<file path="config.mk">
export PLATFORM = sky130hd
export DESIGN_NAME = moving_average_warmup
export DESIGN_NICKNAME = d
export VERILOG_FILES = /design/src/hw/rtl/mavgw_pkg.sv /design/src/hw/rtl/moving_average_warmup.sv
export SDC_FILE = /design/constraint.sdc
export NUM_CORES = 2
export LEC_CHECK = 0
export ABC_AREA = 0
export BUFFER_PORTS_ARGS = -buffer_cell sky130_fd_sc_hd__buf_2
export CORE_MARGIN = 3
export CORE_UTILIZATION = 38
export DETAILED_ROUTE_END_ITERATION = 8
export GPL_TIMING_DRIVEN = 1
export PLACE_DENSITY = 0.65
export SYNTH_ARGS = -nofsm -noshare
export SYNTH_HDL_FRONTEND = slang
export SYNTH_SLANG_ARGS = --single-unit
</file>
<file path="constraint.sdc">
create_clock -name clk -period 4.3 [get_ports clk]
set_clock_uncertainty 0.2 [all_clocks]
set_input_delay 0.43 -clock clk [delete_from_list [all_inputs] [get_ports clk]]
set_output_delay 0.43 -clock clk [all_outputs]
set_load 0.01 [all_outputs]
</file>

● ● ● ● ●

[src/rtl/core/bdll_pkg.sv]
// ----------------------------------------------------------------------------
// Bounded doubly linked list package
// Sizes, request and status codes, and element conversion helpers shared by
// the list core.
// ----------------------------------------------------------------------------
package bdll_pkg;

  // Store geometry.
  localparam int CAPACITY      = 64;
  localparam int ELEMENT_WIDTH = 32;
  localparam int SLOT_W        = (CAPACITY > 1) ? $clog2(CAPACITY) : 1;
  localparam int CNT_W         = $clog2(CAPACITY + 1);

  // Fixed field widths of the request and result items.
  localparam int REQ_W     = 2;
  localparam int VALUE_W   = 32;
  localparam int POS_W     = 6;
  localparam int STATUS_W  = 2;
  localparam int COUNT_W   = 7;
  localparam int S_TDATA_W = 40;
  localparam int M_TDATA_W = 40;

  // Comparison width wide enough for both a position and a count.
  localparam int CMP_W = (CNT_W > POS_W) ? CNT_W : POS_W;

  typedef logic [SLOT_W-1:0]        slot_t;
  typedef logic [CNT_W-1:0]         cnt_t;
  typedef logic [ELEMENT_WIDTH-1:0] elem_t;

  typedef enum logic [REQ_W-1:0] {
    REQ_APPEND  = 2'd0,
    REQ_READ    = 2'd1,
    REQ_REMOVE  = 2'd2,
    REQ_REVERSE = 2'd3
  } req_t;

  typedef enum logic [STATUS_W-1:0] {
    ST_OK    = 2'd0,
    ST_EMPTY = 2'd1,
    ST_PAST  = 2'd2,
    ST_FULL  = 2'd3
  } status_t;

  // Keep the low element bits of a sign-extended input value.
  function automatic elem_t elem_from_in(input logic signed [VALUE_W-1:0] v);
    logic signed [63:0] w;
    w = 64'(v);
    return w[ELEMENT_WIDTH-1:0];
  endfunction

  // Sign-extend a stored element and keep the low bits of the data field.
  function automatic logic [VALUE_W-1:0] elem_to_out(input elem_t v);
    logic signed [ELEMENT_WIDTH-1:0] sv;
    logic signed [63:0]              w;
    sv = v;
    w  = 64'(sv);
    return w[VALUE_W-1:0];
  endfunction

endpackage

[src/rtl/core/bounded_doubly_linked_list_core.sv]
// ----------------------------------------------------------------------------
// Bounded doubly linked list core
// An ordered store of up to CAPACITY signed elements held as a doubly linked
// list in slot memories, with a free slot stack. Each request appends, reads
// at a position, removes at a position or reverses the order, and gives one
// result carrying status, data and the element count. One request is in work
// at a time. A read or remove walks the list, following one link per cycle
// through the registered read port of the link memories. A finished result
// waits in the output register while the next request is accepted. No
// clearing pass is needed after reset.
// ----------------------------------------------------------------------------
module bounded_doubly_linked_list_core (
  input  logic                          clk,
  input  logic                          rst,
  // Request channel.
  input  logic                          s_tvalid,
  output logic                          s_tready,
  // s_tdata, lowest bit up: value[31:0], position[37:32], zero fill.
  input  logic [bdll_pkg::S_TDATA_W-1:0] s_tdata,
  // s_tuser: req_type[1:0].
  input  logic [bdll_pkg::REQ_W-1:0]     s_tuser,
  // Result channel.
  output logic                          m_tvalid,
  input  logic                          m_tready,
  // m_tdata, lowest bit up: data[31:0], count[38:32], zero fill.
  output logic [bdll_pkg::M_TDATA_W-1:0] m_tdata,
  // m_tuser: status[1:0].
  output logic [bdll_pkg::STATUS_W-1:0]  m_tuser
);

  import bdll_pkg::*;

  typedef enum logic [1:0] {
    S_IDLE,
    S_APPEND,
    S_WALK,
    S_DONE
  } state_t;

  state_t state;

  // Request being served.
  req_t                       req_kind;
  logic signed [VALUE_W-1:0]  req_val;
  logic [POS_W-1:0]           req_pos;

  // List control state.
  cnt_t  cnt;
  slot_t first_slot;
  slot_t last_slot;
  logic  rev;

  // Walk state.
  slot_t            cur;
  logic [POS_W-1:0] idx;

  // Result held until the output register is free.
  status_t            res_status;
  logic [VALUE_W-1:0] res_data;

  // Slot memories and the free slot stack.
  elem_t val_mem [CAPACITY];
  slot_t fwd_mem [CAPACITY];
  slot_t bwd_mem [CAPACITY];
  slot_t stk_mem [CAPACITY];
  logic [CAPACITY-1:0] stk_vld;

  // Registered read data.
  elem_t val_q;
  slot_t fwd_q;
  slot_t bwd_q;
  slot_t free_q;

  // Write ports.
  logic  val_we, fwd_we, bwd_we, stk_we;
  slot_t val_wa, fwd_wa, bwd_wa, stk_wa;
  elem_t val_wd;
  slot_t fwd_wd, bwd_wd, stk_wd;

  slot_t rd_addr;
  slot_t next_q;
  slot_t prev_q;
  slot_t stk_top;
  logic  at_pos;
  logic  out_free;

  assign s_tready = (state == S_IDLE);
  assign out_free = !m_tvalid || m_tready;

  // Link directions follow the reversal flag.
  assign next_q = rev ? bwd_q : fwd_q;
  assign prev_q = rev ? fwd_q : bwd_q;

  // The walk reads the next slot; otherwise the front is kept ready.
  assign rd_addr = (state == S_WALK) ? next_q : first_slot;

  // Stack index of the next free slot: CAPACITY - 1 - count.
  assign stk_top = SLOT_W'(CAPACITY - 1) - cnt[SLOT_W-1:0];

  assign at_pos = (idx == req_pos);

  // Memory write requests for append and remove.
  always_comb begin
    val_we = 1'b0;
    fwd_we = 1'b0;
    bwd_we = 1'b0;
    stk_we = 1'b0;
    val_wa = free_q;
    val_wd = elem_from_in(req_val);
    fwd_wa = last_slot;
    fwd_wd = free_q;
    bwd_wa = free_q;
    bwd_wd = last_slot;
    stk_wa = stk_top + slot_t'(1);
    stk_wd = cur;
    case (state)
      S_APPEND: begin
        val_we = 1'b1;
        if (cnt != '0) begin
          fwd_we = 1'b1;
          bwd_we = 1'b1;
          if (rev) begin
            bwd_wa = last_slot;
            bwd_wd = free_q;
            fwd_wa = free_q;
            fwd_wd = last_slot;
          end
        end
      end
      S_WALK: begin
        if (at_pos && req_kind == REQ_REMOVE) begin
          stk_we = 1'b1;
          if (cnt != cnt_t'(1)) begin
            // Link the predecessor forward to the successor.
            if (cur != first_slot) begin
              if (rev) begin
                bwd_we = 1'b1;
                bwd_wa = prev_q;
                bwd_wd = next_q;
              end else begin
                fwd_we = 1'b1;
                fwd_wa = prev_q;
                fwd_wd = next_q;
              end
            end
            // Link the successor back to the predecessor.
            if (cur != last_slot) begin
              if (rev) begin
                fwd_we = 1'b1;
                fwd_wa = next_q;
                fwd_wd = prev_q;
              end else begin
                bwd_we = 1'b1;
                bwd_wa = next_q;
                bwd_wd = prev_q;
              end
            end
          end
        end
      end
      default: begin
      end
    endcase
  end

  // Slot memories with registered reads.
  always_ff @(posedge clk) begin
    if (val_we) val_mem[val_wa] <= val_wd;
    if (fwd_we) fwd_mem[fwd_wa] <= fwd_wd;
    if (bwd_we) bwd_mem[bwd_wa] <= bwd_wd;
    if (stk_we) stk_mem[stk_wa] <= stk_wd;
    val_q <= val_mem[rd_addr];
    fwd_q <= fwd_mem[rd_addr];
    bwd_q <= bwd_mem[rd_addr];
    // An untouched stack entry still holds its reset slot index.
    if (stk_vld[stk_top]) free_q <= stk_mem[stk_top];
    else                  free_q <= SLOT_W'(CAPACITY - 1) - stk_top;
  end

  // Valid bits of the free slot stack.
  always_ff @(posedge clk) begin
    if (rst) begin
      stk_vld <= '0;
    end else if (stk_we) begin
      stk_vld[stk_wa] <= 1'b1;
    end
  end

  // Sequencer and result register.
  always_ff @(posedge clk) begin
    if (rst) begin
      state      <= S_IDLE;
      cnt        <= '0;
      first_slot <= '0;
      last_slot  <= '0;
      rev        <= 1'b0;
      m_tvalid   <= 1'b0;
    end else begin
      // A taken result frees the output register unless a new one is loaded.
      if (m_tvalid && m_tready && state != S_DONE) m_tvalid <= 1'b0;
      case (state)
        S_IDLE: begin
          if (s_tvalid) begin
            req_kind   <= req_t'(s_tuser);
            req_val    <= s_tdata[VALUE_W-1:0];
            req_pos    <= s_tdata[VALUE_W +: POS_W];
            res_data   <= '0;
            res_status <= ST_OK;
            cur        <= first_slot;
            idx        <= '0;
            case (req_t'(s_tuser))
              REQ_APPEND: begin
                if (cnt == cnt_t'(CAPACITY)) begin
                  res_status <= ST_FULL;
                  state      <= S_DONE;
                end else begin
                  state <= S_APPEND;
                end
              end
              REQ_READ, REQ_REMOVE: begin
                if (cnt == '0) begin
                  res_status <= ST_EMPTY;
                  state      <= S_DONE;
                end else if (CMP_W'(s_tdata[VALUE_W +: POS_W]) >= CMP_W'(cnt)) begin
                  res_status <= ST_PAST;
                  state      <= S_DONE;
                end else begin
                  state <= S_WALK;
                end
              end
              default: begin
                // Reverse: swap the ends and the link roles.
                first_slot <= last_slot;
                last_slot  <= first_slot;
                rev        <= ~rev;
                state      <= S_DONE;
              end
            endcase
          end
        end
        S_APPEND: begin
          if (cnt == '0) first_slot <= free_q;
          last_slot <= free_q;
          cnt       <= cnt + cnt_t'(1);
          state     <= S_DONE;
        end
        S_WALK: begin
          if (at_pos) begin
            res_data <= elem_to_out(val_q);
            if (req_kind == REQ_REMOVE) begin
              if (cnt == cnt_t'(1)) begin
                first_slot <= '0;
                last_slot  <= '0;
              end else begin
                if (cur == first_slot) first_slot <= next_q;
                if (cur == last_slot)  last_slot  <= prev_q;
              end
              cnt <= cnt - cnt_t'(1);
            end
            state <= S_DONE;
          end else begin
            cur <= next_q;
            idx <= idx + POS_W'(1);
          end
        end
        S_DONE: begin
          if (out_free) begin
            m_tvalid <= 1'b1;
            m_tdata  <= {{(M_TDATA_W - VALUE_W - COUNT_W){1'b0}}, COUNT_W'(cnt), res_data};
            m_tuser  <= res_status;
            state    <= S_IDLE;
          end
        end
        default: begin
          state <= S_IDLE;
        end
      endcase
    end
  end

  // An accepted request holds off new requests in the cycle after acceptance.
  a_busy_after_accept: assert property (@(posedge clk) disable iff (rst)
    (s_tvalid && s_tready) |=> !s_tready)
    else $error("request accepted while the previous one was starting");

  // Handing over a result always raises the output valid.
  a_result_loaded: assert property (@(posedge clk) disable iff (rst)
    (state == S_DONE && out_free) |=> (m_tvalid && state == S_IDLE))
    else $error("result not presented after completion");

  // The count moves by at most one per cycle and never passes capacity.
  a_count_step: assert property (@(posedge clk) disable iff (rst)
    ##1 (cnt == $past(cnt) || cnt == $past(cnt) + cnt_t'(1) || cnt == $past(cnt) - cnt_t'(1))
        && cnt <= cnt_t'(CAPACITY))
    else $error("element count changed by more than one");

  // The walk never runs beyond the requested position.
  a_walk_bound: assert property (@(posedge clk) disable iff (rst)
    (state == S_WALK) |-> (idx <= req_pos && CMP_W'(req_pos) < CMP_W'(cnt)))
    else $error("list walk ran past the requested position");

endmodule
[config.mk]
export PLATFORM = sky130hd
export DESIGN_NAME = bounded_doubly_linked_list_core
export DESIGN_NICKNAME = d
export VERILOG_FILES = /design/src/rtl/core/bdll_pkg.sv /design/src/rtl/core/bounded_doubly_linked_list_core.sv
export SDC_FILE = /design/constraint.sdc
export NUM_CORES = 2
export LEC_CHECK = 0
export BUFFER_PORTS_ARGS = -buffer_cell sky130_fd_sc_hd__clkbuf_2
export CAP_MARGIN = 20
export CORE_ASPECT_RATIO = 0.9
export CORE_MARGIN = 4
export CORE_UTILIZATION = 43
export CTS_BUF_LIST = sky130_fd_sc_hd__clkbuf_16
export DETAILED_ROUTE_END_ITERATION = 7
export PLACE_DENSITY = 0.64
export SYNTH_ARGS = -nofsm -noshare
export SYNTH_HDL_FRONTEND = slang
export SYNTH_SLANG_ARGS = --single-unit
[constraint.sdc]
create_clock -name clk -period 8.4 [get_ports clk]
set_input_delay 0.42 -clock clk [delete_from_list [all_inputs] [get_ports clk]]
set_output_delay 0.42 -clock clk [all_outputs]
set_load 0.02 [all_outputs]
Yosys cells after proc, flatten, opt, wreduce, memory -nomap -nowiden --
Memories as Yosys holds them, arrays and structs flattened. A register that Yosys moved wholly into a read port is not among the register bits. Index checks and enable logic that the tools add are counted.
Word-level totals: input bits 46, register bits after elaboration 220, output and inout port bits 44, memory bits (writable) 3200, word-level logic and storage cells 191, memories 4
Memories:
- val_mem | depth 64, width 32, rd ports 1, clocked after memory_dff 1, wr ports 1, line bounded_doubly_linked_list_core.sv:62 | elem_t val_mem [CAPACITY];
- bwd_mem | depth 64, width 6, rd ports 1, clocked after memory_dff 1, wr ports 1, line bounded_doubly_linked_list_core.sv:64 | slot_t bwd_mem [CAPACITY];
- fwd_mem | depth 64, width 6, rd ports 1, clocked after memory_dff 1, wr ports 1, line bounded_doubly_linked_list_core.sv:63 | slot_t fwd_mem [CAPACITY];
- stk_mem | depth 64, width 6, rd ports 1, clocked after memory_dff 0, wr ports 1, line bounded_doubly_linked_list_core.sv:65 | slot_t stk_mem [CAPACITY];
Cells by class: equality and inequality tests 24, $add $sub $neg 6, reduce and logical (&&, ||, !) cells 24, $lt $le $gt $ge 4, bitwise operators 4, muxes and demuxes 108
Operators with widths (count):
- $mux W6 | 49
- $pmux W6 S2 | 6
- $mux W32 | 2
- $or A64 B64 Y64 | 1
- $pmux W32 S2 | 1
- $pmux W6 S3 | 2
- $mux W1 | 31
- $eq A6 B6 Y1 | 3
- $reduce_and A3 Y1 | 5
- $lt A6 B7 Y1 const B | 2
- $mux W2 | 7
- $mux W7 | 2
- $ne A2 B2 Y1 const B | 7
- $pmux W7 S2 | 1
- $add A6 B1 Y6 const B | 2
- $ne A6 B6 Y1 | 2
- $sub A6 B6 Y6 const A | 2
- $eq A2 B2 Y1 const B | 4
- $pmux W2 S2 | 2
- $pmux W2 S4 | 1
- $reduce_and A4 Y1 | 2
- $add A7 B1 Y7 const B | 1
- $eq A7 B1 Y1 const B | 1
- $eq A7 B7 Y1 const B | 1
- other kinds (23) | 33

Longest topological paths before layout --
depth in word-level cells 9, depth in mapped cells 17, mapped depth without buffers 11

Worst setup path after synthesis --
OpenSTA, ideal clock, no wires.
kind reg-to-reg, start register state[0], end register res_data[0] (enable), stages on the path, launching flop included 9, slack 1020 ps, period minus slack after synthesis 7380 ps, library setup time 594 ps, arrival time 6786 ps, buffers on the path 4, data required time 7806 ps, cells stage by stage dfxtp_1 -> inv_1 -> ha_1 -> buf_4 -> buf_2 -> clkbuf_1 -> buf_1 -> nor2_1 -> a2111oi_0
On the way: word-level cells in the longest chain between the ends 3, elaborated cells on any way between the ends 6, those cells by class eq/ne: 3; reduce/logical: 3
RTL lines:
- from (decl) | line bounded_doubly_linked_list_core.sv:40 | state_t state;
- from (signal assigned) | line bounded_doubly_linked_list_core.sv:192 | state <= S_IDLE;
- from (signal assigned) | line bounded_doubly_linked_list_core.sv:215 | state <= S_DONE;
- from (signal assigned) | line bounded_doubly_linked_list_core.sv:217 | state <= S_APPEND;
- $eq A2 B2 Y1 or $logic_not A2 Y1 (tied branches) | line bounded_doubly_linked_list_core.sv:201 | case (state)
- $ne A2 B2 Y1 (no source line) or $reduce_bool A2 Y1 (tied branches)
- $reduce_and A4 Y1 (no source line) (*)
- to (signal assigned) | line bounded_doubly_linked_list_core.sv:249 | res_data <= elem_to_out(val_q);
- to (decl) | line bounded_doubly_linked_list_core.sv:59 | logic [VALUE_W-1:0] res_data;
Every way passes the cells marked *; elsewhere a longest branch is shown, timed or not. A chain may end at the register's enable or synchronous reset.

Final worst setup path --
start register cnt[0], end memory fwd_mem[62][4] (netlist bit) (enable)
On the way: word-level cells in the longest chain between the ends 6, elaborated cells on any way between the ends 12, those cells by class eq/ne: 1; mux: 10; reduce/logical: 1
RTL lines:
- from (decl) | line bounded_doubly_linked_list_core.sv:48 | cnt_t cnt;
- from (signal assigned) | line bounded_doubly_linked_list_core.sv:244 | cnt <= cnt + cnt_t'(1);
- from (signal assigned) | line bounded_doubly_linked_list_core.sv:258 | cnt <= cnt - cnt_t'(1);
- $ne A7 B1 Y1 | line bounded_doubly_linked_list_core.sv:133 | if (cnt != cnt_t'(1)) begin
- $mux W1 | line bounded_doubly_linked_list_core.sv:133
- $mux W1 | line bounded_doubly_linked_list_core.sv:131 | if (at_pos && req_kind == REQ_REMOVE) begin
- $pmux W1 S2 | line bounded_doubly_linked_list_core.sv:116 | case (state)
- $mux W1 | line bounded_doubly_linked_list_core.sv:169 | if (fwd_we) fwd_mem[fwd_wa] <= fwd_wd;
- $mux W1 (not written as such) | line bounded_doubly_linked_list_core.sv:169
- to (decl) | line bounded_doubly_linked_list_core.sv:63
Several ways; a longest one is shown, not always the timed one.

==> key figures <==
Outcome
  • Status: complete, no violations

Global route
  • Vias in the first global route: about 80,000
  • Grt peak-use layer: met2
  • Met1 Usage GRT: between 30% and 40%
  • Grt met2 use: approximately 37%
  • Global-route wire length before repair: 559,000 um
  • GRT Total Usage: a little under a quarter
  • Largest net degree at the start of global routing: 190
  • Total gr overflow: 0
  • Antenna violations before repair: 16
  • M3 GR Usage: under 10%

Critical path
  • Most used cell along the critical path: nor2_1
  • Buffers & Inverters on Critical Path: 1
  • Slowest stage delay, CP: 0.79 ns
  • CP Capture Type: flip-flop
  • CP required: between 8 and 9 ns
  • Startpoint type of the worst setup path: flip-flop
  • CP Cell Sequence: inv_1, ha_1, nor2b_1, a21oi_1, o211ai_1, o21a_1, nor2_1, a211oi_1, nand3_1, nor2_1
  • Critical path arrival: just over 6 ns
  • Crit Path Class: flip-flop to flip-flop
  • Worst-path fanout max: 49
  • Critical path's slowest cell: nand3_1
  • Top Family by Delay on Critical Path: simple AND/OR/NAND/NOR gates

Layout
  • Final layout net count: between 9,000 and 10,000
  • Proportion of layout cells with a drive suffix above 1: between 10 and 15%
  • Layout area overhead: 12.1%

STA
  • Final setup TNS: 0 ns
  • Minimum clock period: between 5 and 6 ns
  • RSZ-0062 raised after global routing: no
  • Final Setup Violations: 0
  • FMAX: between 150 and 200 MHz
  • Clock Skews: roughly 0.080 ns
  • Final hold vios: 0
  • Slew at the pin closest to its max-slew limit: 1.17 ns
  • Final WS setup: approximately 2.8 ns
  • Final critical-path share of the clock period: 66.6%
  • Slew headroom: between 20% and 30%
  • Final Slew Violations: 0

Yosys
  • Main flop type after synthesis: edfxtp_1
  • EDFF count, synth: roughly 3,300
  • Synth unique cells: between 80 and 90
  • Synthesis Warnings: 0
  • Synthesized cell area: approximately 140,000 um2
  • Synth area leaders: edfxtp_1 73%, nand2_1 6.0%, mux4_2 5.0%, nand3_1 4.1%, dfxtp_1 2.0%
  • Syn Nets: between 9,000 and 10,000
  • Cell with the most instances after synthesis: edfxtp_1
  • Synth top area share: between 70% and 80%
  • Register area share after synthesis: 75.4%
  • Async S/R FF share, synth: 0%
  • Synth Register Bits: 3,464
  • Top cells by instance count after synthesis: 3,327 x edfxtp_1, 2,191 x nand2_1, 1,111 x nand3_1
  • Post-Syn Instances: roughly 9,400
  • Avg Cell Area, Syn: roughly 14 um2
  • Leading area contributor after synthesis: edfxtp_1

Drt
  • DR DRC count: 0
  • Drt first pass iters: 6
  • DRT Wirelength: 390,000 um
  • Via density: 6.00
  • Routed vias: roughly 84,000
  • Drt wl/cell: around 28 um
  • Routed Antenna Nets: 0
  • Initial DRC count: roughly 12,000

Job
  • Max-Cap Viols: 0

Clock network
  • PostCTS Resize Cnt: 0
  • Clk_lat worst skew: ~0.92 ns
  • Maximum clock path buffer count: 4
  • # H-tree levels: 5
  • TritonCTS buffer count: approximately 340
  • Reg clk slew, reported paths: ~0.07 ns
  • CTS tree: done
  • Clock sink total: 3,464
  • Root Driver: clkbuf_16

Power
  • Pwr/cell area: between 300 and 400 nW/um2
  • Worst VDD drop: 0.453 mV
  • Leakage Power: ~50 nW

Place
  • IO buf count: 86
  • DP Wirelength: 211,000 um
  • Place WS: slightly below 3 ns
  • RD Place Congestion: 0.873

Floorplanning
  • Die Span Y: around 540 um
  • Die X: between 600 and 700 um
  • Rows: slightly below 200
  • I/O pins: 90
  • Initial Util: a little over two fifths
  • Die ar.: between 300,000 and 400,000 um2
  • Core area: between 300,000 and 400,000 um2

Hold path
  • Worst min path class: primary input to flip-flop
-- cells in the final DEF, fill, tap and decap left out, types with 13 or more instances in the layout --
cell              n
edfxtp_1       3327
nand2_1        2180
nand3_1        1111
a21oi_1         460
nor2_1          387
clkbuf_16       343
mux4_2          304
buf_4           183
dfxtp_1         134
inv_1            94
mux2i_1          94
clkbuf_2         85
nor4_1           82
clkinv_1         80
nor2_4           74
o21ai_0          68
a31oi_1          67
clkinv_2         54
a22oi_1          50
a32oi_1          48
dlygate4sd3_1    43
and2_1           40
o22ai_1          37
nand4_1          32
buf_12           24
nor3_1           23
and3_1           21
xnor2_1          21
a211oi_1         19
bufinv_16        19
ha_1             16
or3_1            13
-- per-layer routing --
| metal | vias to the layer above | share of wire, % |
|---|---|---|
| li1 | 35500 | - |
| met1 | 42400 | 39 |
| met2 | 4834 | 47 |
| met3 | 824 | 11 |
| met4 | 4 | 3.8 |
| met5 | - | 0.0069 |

● ● ● ● ●

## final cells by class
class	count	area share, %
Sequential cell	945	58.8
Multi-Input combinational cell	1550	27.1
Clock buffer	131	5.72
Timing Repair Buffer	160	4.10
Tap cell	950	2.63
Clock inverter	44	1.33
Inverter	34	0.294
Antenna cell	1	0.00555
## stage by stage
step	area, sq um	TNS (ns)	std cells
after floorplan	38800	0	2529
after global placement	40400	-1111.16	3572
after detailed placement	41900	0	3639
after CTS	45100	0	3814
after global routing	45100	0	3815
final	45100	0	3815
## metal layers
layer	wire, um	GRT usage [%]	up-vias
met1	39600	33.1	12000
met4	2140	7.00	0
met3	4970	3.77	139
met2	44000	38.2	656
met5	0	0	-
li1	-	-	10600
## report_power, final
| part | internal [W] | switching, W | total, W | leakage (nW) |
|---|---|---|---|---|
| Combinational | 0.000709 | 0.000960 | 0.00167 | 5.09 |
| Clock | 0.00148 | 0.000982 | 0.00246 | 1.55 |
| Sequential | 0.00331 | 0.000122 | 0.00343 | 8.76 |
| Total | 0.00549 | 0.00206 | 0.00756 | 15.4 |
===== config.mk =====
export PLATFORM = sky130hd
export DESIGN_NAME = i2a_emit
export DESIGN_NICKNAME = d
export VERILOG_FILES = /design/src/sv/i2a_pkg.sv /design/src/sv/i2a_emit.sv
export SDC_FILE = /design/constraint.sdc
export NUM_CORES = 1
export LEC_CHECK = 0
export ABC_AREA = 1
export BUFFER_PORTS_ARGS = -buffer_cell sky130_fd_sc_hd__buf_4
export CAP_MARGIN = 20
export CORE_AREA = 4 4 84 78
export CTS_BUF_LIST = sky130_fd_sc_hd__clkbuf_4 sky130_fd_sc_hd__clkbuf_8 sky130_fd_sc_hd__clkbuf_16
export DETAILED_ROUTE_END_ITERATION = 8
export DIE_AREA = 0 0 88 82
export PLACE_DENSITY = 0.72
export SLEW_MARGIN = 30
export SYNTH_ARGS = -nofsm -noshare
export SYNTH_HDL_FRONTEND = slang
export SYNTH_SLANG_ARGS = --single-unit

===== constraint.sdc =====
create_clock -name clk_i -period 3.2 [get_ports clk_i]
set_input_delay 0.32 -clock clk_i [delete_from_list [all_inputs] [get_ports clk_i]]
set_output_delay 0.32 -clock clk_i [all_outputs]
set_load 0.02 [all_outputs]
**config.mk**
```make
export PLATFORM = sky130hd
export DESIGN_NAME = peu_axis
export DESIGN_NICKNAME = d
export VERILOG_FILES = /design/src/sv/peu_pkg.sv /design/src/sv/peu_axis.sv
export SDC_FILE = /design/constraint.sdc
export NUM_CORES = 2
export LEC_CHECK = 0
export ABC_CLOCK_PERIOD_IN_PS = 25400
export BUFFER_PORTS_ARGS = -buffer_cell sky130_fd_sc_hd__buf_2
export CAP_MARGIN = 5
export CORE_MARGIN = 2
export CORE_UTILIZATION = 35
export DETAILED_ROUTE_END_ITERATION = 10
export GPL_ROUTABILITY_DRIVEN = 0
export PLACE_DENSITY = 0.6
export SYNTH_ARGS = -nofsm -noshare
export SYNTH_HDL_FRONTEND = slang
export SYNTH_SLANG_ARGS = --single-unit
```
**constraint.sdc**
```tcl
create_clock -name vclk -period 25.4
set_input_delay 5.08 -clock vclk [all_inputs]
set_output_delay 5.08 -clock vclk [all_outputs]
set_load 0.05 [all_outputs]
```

● ● ● ● ●

ABOUT THIS EXERCISE: Leave out every line above except those from the line with "## final cells by class" up to and including the line with "0.00343 | 8.76 |", and copy those exactly.

SOLUTION TO THE EXERCISE:
## final cells by class
class	count	area share, %
Sequential cell	945	58.8
Multi-Input combinational cell	1550	27.1
Clock buffer	131	5.72
Timing Repair Buffer	160	4.10
Tap cell	950	2.63
Clock inverter	44	1.33
Inverter	34	0.294
Antenna cell	1	0.00555
## stage by stage
step	area, sq um	TNS (ns)	std cells
after floorplan	38800	0	2529
after global placement	40400	-1111.16	3572
after detailed placement	41900	0	3639
after CTS	45100	0	3814
after global routing	45100	0	3815
final	45100	0	3815
## metal layers
layer	wire, um	GRT usage [%]	up-vias
met1	39600	33.1	12000
met4	2140	7.00	0
met3	4970	3.77	139
met2	44000	38.2	656
met5	0	0	-
li1	-	-	10600
## report_power, final
| part | internal [W] | switching, W | total, W | leakage (nW) |
|---|---|---|---|---|
| Combinational | 0.000709 | 0.000960 | 0.00167 | 5.09 |
| Clock | 0.00148 | 0.000982 | 0.00246 | 1.55 |
| Sequential | 0.00331 | 0.000122 | 0.00343 | 8.76 |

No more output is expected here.